Before dosing I took a dung sample to check the worm burden. It came back at 250 eggs/gram, not crazy high, but I decided to dose them anyway. I’m going to take a second sample in a couple of weeks to see how well the dose worked.

I was very pleasantly surprised at how the calves weighed. After the terrible spring we’ve had and the mothers of half the calves being housed for close to a month on silage alone, I was sure that calf performance would have been back on last year. However, somehow the opposite was true, bull calves were doing in and around 1.4kg/day and heifers were doing 1.2kg/day which is actually ahead of last year. Long may it continue.
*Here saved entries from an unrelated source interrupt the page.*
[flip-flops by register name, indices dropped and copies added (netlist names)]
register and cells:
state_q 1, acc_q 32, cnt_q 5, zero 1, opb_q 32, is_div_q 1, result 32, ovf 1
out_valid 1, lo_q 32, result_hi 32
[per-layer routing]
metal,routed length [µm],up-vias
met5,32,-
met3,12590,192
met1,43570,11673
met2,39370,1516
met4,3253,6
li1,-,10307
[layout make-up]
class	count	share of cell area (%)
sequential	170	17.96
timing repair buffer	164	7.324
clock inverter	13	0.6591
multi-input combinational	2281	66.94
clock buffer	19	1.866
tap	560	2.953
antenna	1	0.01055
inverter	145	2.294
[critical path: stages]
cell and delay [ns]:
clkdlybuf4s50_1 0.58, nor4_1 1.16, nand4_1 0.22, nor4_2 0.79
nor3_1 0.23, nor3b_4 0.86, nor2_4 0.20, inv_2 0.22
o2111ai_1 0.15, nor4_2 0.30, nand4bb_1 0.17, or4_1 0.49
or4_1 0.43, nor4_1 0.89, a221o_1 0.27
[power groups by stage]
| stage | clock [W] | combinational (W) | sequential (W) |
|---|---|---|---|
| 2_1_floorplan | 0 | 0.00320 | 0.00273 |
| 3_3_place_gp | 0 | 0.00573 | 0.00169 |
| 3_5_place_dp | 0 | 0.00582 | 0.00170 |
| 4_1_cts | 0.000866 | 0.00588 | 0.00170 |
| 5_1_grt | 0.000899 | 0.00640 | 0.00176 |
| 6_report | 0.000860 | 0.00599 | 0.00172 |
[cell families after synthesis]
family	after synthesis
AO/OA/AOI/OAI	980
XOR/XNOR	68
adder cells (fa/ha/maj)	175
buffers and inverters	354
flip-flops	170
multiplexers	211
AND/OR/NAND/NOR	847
===== config.mk =====
export PLATFORM = sky130hd
export DESIGN_NAME = fetch_unit
export DESIGN_NICKNAME = d
export VERILOG_FILES = /design/src/rtl/fetch_unit.sv
export SDC_FILE = /design/constraint.sdc
export NUM_CORES = 1
export LEC_CHECK = 0
export BUFFER_PORTS_ARGS = -buffer_cell sky130_fd_sc_hd__buf_2
export CORE_MARGIN = 2
export CORE_UTILIZATION = 25
export DETAILED_ROUTE_END_ITERATION = 12
export PLACE_DENSITY = 0.44
export SKIP_LAST_GASP = 1
export SLEW_MARGIN = 20
export SYNTH_ARGS = -nofsm -noshare
export SYNTH_HDL_FRONTEND = slang
export SYNTH_SLANG_ARGS = --single-unit

===== constraint.sdc =====
create_clock -name clk -period 7 [get_ports clk]
set_input_delay 1.05 -clock clk [delete_from_list [all_inputs] [get_ports clk]]
set_output_delay 1.05 -clock clk [all_outputs]
set_load 0.02 [all_outputs]
### config.mk
export PLATFORM = sky130hd
export DESIGN_NAME = instr_encoder_flat
export DESIGN_NICKNAME = d
export VERILOG_FILES = /design/src/rtl/instr_encoder_if.sv /design/src/rtl/instr_encoder.sv /design/src/flat_wrapper.sv
export SDC_FILE = /design/constraint.sdc
export NUM_CORES = 1
export LEC_CHECK = 0
export ABC_AREA = 0
export BUFFER_PORTS_ARGS = -buffer_cell sky130_fd_sc_hd__buf_2
export CAP_MARGIN = 0
export CORE_MARGIN = 4
export CORE_UTILIZATION = 40
export DETAILED_ROUTE_END_ITERATION = 16
export PLACE_DENSITY = 0.74
export SLEW_MARGIN = 20
export SYNTH_ARGS = -nofsm -noshare
export SYNTH_HDL_FRONTEND = slang
export SYNTH_SLANG_ARGS = --single-unit
### constraint.sdc
create_clock -name clk -period 2.2 [get_ports clk]
set_input_delay 0.11 -clock clk [delete_from_list [all_inputs] [get_ports clk]]
set_output_delay 0.11 -clock clk [all_outputs]
set_load 0.01 [all_outputs]
### src/rtl/instr_encoder_if.sv
// rtl/instr_encoder_if.sv - field-bundle input stream and instruction-memory write port
// The slave modport is the encoder's view; the master modport is the loader/memory side.
interface instr_encoder_if #(
  parameter int ADDR_W = 6
);
  logic              in_valid;
  logic              in_ready;
  logic [1:0]        in_kind;
  logic [3:0]        in_cond;
  logic [3:0]        in_cmd;
  logic              in_s;
  logic              in_load;
  logic [3:0]        in_rd;
  logic [3:0]        in_rn;
  logic [3:0]        in_rm;
  logic [23:0]       in_imm;
  logic              mem_we;
  logic              mem_ready;
  logic [ADDR_W-1:0] mem_addr;
  logic [31:0]       mem_wdata;

  modport slave (
    input  in_valid, in_kind, in_cond, in_cmd, in_s, in_load, in_rd, in_rn, in_rm, in_imm,
    output in_ready,
    output mem_we, mem_addr, mem_wdata,
    input  mem_ready
  );

  modport master (
    output in_valid, in_kind, in_cond, in_cmd, in_s, in_load, in_rd, in_rn, in_rm, in_imm,
    input  in_ready,
    input  mem_we, mem_addr, mem_wdata,
    output mem_ready
  );
endinterface

### src/rtl/instr_encoder.sv
// rtl/instr_encoder.sv - packs decoded ARM-subset fields into 32-bit words for instruction memory
// One pending output word; writes go to sequential addresses until the memory is full.
module instr_encoder #(
  parameter int ADDR_W = 6
) (
  input  logic              clk,
  input  logic              reset,
  input  logic              restart,
  instr_encoder_if.slave    bus,
  output logic [ADDR_W:0]   word_count,
  output logic              mem_full,
  output logic              err,
  output logic [7:0]        err_count
);
  localparam logic [ADDR_W:0] DEPTH = {1'b1, {ADDR_W{1'b0}}};

  logic [ADDR_W:0] r_cnt;
  logic            r_pending;
  logic [31:0]     r_wdata;
  logic            r_err;
  logic [7:0]      r_err_count;

  logic            w_is_dp;
  logic            w_cmd_ok;
  logic            w_is_cmp;
  logic            w_s;
  logic [3:0]      w_rd;
  logic [11:0]     w_op2;
  logic [31:0]     w_word;
  logic [ADDR_W:0] w_fill;
  logic            w_accept;
  logic            w_store;
  logic            w_reject;
  logic            w_write;

  assign w_is_dp  = ~bus.in_kind[1];
  assign w_is_cmp = (bus.in_cmd == 4'b1010);

  always_comb begin
    w_cmd_ok = 1'b0;
    case (bus.in_cmd)
      4'b0100, 4'b0010, 4'b0000, 4'b1100, 4'b1010: w_cmd_ok = 1'b1;
      default:                                     w_cmd_ok = 1'b0;
    endcase
  end

  // CMP only sets flags, so S is forced and the destination field is zero.
  assign w_s   = w_is_cmp ? 1'b1 : bus.in_s;
  assign w_rd  = w_is_cmp ? 4'h0 : bus.in_rd;
  assign w_op2 = bus.in_kind[0] ? bus.in_imm[11:0] : {8'h00, bus.in_rm};

  always_comb begin
    w_word = 32'h0;
    case (bus.in_kind)
      2'd0, 2'd1: w_word = {bus.in_cond, 2'b00, bus.in_kind[0], bus.in_cmd, w_s,
                            bus.in_rn, w_rd, w_op2};
      2'd2:       w_word = {bus.in_cond, 2'b01, 5'b01100, bus.in_load,
                            bus.in_rn, bus.in_rd, bus.in_imm[11:0]};
      default:    w_word = {bus.in_cond, 2'b10, 2'b10, bus.in_imm};
    endcase
  end

  // Words already written plus the one waiting must leave room for a new one.
  assign w_fill       = r_cnt + {{ADDR_W{1'b0}}, r_pending};
  assign bus.in_ready = ~restart & (w_fill < DEPTH) & (~r_pending | bus.mem_ready);

  assign w_accept = bus.in_valid & bus.in_ready;
  assign w_reject = w_accept & w_is_dp & ~w_cmd_ok;
  assign w_store  = w_accept & ~(w_is_dp & ~w_cmd_ok);
  assign w_write  = r_pending & bus.mem_ready;

  always_ff @(posedge clk or posedge reset) begin
    if (reset) begin
      r_cnt       <= '0;
      r_pending   <= 1'b0;
      r_wdata     <= 32'h0;
      r_err       <= 1'b0;
      r_err_count <= 8'h00;
    end else begin
      r_err <= w_reject;
      if (w_reject && (r_err_count != 8'hFF))
        r_err_count <= r_err_count + 8'd1;
      if (restart) begin
        r_cnt     <= '0;
        r_pending <= 1'b0;
      end else begin
        if (w_write)
          r_cnt <= r_cnt + 1'b1;
        if (w_store) begin
          r_pending <= 1'b1;
          r_wdata   <= w_word;
        end else if (w_write) begin
          r_pending <= 1'b0;
        end
      end
    end
  end

  assign bus.mem_we    = r_pending;
  assign bus.mem_addr  = r_cnt[ADDR_W-1:0];
  assign bus.mem_wdata = r_wdata;
  assign word_count    = r_cnt;
  assign mem_full      = r_cnt[ADDR_W];
  assign err           = r_err;
  assign err_count     = r_err_count;
endmodule

### src/flat_wrapper.sv
// flat-port wrapper written by rule: the top's interface ports become plain ports
module instr_encoder_flat 
#(
  parameter int ADDR_W = 6
)
  (clk, reset, restart, word_count, mem_full, err, err_count, bus_in_valid, bus_in_kind, bus_in_cond, bus_in_cmd, bus_in_s, bus_in_load, bus_in_rd, bus_in_rn, bus_in_rm, bus_in_imm, bus_in_ready, bus_mem_we, bus_mem_addr, bus_mem_wdata, bus_mem_ready);
  instr_encoder_if #(.ADDR_W(ADDR_W)) bus_i ();
  input  logic clk;
  input  logic reset;
  input  logic restart;
  output logic [ADDR_W:0] word_count;
  output logic mem_full;
  output logic err;
  output logic [7:0] err_count;
  input wire logic [$bits(bus_i.in_valid)-1:0] bus_in_valid;
  input wire logic [$bits(bus_i.in_kind)-1:0] bus_in_kind;
  input wire logic [$bits(bus_i.in_cond)-1:0] bus_in_cond;
  input wire logic [$bits(bus_i.in_cmd)-1:0] bus_in_cmd;
  input wire logic [$bits(bus_i.in_s)-1:0] bus_in_s;
  input wire logic [$bits(bus_i.in_load)-1:0] bus_in_load;
  input wire logic [$bits(bus_i.in_rd)-1:0] bus_in_rd;
  input wire logic [$bits(bus_i.in_rn)-1:0] bus_in_rn;
  input wire logic [$bits(bus_i.in_rm)-1:0] bus_in_rm;
  input wire logic [$bits(bus_i.in_imm)-1:0] bus_in_imm;
  output wire logic [$bits(bus_i.in_ready)-1:0] bus_in_ready;
  output wire logic [$bits(bus_i.mem_we)-1:0] bus_mem_we;
  output wire logic [$bits(bus_i.mem_addr)-1:0] bus_mem_addr;
  output wire logic [$bits(bus_i.mem_wdata)-1:0] bus_mem_wdata;
  input wire logic [$bits(bus_i.mem_ready)-1:0] bus_mem_ready;
  assign bus_i.in_valid = bus_in_valid;
  assign bus_i.in_kind = bus_in_kind;
  assign bus_i.in_cond = bus_in_cond;
  assign bus_i.in_cmd = bus_in_cmd;
  assign bus_i.in_s = bus_in_s;
  assign bus_i.in_load = bus_in_load;
  assign bus_i.in_rd = bus_in_rd;
  assign bus_i.in_rn = bus_in_rn;
  assign bus_i.in_rm = bus_in_rm;
  assign bus_i.in_imm = bus_in_imm;
  assign bus_in_ready = bus_i.in_ready;
  assign bus_mem_we = bus_i.mem_we;
  assign bus_mem_addr = bus_i.mem_addr;
  assign bus_mem_wdata = bus_i.mem_wdata;
  assign bus_i.mem_ready = bus_mem_ready;
  instr_encoder #(.ADDR_W(ADDR_W)) u_core (.clk(clk), .reset(reset), .restart(restart), .bus(bus_i), .word_count(word_count), .mem_full(mem_full), .err(err), .err_count(err_count));
endmodule
### Word-level counts from Yosys, hierarchy flattened

Index checks and enable logic that the tools add are counted.

* flip-flop bits (word level): 49
* input port bits: 53
* output and inout bits: 57
* logic and storage cells: 48

* $add $sub $neg: 3
* magnitude comparators: 1
* equal/unequal tests: 7
* multiplexer cells: 10
* bitwise logic cells: 14
* reductions and logical operators: 8

Operators by type and width (count)
* $pmux 28 s2: 1
* $mux 7: 2
* $mux 12: 1
* $add 8x1->8 const B: 1
* $and 1x1->1: 8
* $eq 4x4->1 const B: 2
* $ne 8x8->1 const B: 1
* $add 7x1->7: 1
* $add 7x1->7 const B: 1
* $lt 7x7->1 const B: 1
* $mux 1: 5
* $not 1->1: 5
* $reduce_or 5->1: 1
* $eq 4x2->1 const B: 1
* $eq 4x3->1 const B: 1
* $logic_not 4->1: 1
* $mux 4: 1
* $reduce_bool 3->1: 1
* $eq 2x1->1 const B: 1
* $eq 2x2->1 const B: 1
* $logic_not 2->1: 1
* $reduce_and 2->1: 1
* $reduce_bool 2->1: 1
* $reduce_or 2->1: 1
* 2 further kinds: 2

### Longest topological paths before layout

Gate-level depths: netlist of run 1.

* depth after elaboration: 9
* mapped depth: 6
* depth with buffers taken out: 5

### Worst setup path after synthesis of run 1

Ideal clock, no wire load.

* path kind: flip-flop to flip-flop
* start point: register u_core.r_pending, in the netlist u_core.bus.mem_we
* end point: register u_core.r_err_count[5], in the netlist u_core.err_count[5]
* arrival time: 1702 ps
* required time: 2074 ps
* path slack: 372 ps
* cell stages (with the launch flop): 6
* path through: dfrtp_1 > and4_1 > a21oi_2 > o211ai_4 > or4b_1 > xnor2_1

* cells in the longest elaborated chain, start to end: 8
* elaborated cells on any way between the ends: 10
* those cells by class: add/sub (1); order compare (1); bitwise (7); reduce/logical (1)

Ends and longest elaborated chain
* start: declaration: RTL line instr_encoder.sv:18 `logic r_pending;`
* start signal: assignment: RTL line instr_encoder.sv:75 `r_pending <= 1'b0;`
* start signal: assignment: RTL line instr_encoder.sv:85 `r_pending <= 1'b0;`
* start signal: assignment: RTL line instr_encoder.sv:90 `r_pending <= 1'b1;`
* $add 7x1->7: RTL line instr_encoder.sv:64 `assign w_fill = r_cnt + {{ADDR_W{1'b0}}, r_pending};`
* $lt 7x7->1: RTL line instr_encoder.sv:65 `assign bus.in_ready = ~restart & (w_fill < DEPTH) & (~r_pending | bus.mem_ready);`
* $and 1x1->1: RTL line instr_encoder.sv:65
* $and 1x1->1 (*): RTL line instr_encoder.sv:65
* $and 1x1->1 (*): RTL line instr_encoder.sv:67 `assign w_accept = bus.in_valid & bus.in_ready;`
* $and 1x1->1 (*) (2 in a row): RTL line instr_encoder.sv:68 `assign w_reject = w_accept & w_is_dp & ~w_cmd_ok;`
* $logic_and 1x1->1 (*): RTL line instr_encoder.sv:81 `if (w_reject && (r_err_count != 8'hFF))`
* end signal: assignment: RTL line instr_encoder.sv:82 `r_err_count <= r_err_count + 8'd1;`
* end: declaration: RTL line instr_encoder.sv:21 `logic [7:0] r_err_count;`

Every way passes the cells marked *; elsewhere a longest branch is shown, timed or not.
A chain may end at the register's enable or synchronous reset.

### Final worst setup path of run 1

* start point: register u_core.r_pending, in the netlist u_core.bus.mem_we
* end point: register u_core.r_err_count[1], in the netlist u_core.err_count[1]

Same word-level chain as after synthesis.

==> flow_summary.toml, run 1 <==
[run]
max_cap_viol_count = 0

[sta]
fin_crit_sh_pct = 90.3
min_period_ns = 1.99
skew_ns = 0.0115
worst_slew_pin_slew_ns = 0.548
fin_setup_tns_ns = 0
hold_viol = 0
slew_headroom_pct = 63.4
fmax_mhz = 503
slew_viol_final = 0
rsz0062_at_grt = "no"
setup_viol = 0
fin_ws_ns = 0.213

[clock_network]
cts_resized = 0
clk_latency_ns = 0.30
path_clk_slew_ns = 0.09
cts_tree = "yes"
h-tree-depth = 2
clockBufferDepth = 2
cts_buffers = 5
cts_root_buffer = "clkbuf_8"
clkSinkCount = 49

[worst_setup_path]
crit_family = "simple AND/OR/NAND/NOR gates"
criticalPathCategory = "flop to flop"
critPathBufInv = 0
regToRegSetupSlack_ns = 0.21
crit_chain = "and4_1, a21oi_2, o211ai_4, nor3_1, mux2_2"
critPathMaxFanout = 8
cp-end-kind = "flop"
critPathSlowestCell = "dfrtp_1"
crit_required_ns = 2.38
start_kind = "flop"
r2r_start = "u_core.bus.mem_we"
arrival_ns = 2.17
critPathMaxStageDelay_ns = 0.43
r2r_cells = 5
r2r_end = "u_core.err_count[1]"

[min_path]
min_to = "u_core.bus.mem_wdata[29]"
min_path_cells = 2
hold_path.class = "input port to flop"
min_from = "bus_in_cond[1]"

[logic_synthesis]
syn_area_mm2 = 0.00232
syn_inst = 228
synth_cell_type_count = 42
synth_mux_area_share_pct = 7.75
ys_warn_count = 0
async_reset_ff_share_pct = 100
synth-compound-area-share_pct = 11.8
synth_top_cell_area_share_pct = 52.8
ys_top_cells_by_area = "dfrtp_1 53%, nand2_1 6.8%, o21ai_0 6.0%"
synth-edff-count = 0
syn_nets = 283
syn_area_per_cell_um2 = 10.2
synth_seq_cells = 49
synth_fa_ha_area_share_pct = 1.08
synthSimpleGateAreaFrac_pct = 18.1
synthFlopType = "dfrtp_1"
yosys.area.top_type = "dfrtp_1"
ys_seq_area_share_pct = 52.8
synth-xor-area-share_pct = 4.15
synth_top_family_by_area = "simple AND/OR/NAND/NOR gates"

[final_layout]
multi_input_area_mm2 = 0.00101
diodes = 0
fillers = 523
final_nets = 388
drive_gt1_share_pct = 41.6
area_growth_pct = 30.7
final_cell_mix = "109 x buf_2, 49 x dfrtp_1, 42 x nand2_1"
final_common_cell = "buf_2"
seq_area_mm2 = 0.00123

[routing]
finalWirelength_um = 5610
avgViaCountPerCell = 4.98
vias = 2020
wire_per_inst_um = 13.8
drc = 0
drtIter0Drc = 34
dr.pass1.iters = 4
ant_nets = 0

[global_routing]
grt_remaining_overflow = 0
grt_first_pass_wirelength_um = 9140
grt_usage_pct = 15.9
grt_pass1_vias = 1893
grt_max_degree = 20
antenna_found_initial = 0

[place]
port_buffers = 109
dp_slack_ns = 0.242
finalWeightedCongestion = 0.800
post-dp-hpwl_um = 4350

[pwr]
p_leak_nw = 1.63
ir_drop_v = 0.000330
p_per_area_mw_per_mm2 = 774

[floorplanning]
start_util_pct = 41.7
die_h_um = 84.2
placementRows = 27
die_area_mm2 = 0.00709
core-area_mm2 = 0.00557
io_pins = 110
die_x_um = 84.2

[run_status]
status = "completed"
==> src/rtl/mlp_sequencer.sv <==
// MLP pass sequencer: clear, weight load, swap, activation stream, drain,
// commit and writeback, reporting progress on mlp_state.
module mlp_sequencer
  import tpu_mlp_pkg::*;
#(
  parameter int unsigned N       = 4,
  parameter int unsigned ROWS    = 4,
  parameter int unsigned LATENCY = 8,
  parameter int unsigned ADDR_W  = 8
) (
  input logic            clk,
  input logic            reset_n,
  mlp_sequencer_if.master bus
);

  localparam int unsigned MAX_NR  = (N > ROWS) ? N : ROWS;
  localparam int unsigned CNT_MAX = (MAX_NR > LATENCY) ? MAX_NR : LATENCY;
  localparam int unsigned CNT_W   = $clog2(CNT_MAX + 1);

  mlp_state_t        state, state_d;
  logic              accept;
  logic              cnt_load, cnt_dec, cnt_zero;
  logic [CNT_W-1:0]  cnt_val;
  logic [ADDR_W-1:0] act_q, out_q;
  logic              acc_mode_q;

  mlp_phase_counter #(.W(CNT_W)) u_phase_cnt (
    .clk      (clk),
    .reset_n  (reset_n),
    .load     (cnt_load),
    .load_val (cnt_val),
    .dec      (cnt_dec),
    .zero     (cnt_zero)
  );

  // State register
  always_ff @(posedge clk or negedge reset_n) begin
    if (!reset_n) state <= S_IDLE;
    else          state <= state_d;
  end

  // Next state and phase-counter control
  always_comb begin
    state_d  = state;
    cnt_load = 1'b0;
    cnt_val  = '0;
    cnt_dec  = 1'b0;
    accept   = bus.mlp_start && can_accept(state);
    unique case (state)
      S_IDLE:   if (accept) state_d = S_CLEAR;
      S_CLEAR: begin
        state_d  = S_LOAD_W;
        cnt_load = 1'b1;
        cnt_val  = CNT_W'(N - 1);
      end
      S_LOAD_W: if (!bus.wfifo_empty) begin
        if (cnt_zero) state_d = S_SWAP_W;
        else          cnt_dec = 1'b1;
      end
      S_SWAP_W: begin
        state_d  = S_STREAM;
        cnt_load = 1'b1;
        cnt_val  = CNT_W'(ROWS - 1);
      end
      S_STREAM: begin
        if (cnt_zero) begin
          state_d  = S_DRAIN;
          cnt_load = 1'b1;
          cnt_val  = CNT_W'(LATENCY - 1);
        end else begin
          cnt_dec = 1'b1;
        end
      end
      S_DRAIN: begin
        if (cnt_zero) state_d = S_COMMIT;
        else          cnt_dec = 1'b1;
      end
      S_COMMIT: begin
        state_d  = S_WRITEBACK;
        cnt_load = 1'b1;
        cnt_val  = CNT_W'(ROWS - 1);
      end
      S_WRITEBACK: if (bus.wb_valid && bus.wb_ready) begin
        if (cnt_zero) state_d = S_DONE;
        else          cnt_dec = 1'b1;
      end
      S_DONE:   state_d = accept ? S_CLEAR : S_IDLE;
      default:  state_d = S_IDLE;
    endcase
  end

  assign bus.mlp_state = STATE_W'(state);

  // Pop is gated by the live empty flag so it can never coincide with empty
  assign bus.wfifo_rd_en = (state == S_LOAD_W) && !bus.wfifo_empty;
  assign bus.wt_load_en  = (state == S_LOAD_W) && !bus.wfifo_empty;

  // Request fields captured on accept
  always_ff @(posedge clk or negedge reset_n) begin
    if (!reset_n) begin
      act_q      <= '0;
      out_q      <= '0;
      acc_mode_q <= 1'b0;
    end else if (accept) begin
      act_q      <= bus.act_base;
      out_q      <= bus.out_base;
      acc_mode_q <= bus.mlp_accumulate_mode;
    end
  end

  // Registered strobes and addresses, decoded from the next state
  always_ff @(posedge clk or negedge reset_n) begin
    if (!reset_n) begin
      bus.acc_clear     <= 1'b0;
      bus.wt_swap       <= 1'b0;
      bus.ub_rd_en      <= 1'b0;
      bus.ub_rd_addr    <= '0;
      bus.acc_commit    <= 1'b0;
      bus.acc_add       <= 1'b0;
      bus.wb_valid      <= 1'b0;
      bus.wb_addr       <= '0;
      bus.start_ignored <= 1'b0;
    end else begin
      bus.acc_clear     <= accept && bus.mlp_clear_acc && !bus.mlp_accumulate_mode;
      bus.wt_swap       <= (state_d == S_SWAP_W);
      bus.ub_rd_en      <= (state_d == S_STREAM);
      bus.acc_commit    <= (state_d == S_COMMIT);
      bus.acc_add       <= (state_d == S_COMMIT) && acc_mode_q;
      bus.wb_valid      <= (state_d == S_WRITEBACK);
      bus.start_ignored <= bus.mlp_start && !can_accept(state);
      if (state_d == S_STREAM)
        bus.ub_rd_addr <= (state == S_STREAM) ? bus.ub_rd_addr + ADDR_W'(1) : act_q;
      if (state_d == S_WRITEBACK) begin
        if (state != S_WRITEBACK) bus.wb_addr <= out_q;
        else if (bus.wb_ready)    bus.wb_addr <= bus.wb_addr + ADDR_W'(1);
      end
    end
  end

endmodule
Things were slightly unusual this year

I managed to get my first-cut silage harvested at the end of last week in lovely conditions. As usual when the heat finally came, silage bulked quite a lot in a short period of time and over all the crop yielded reasonably well. Things were slightly unusual this year. As stock were so late going to grass in the spring, I was unable to get all my silage ground grazed before closing. This left me in the situation were some of the crop was ready a week to 10 days before I cut it and some of it should have been left to be cut for another week. But as my silage was going in to a pit, I wasn’t about to cover it twice so I picked a date in the middle.

I’d be hopeful that quality should still be very good

One of the advantages of bales I suppose is it’s very easy to cut fields when the come ready. Although some of it had more seed heads than I’d like, it did go in in very good conditions so I’d be hopeful that quality should still be very good.

Because I had so many cattle housed for so long, I ended up having a bit of ground on the grazing block that had grown too strong for grazing, which I also put in the pit. The wisdom of this decision is yet to be realised. If weather continues fine with good growing conditions, then I should be OK but if they don’t, I could end up very short of grass in the not to distant future. As the saying goes: “Nothing ventured nothing gained”.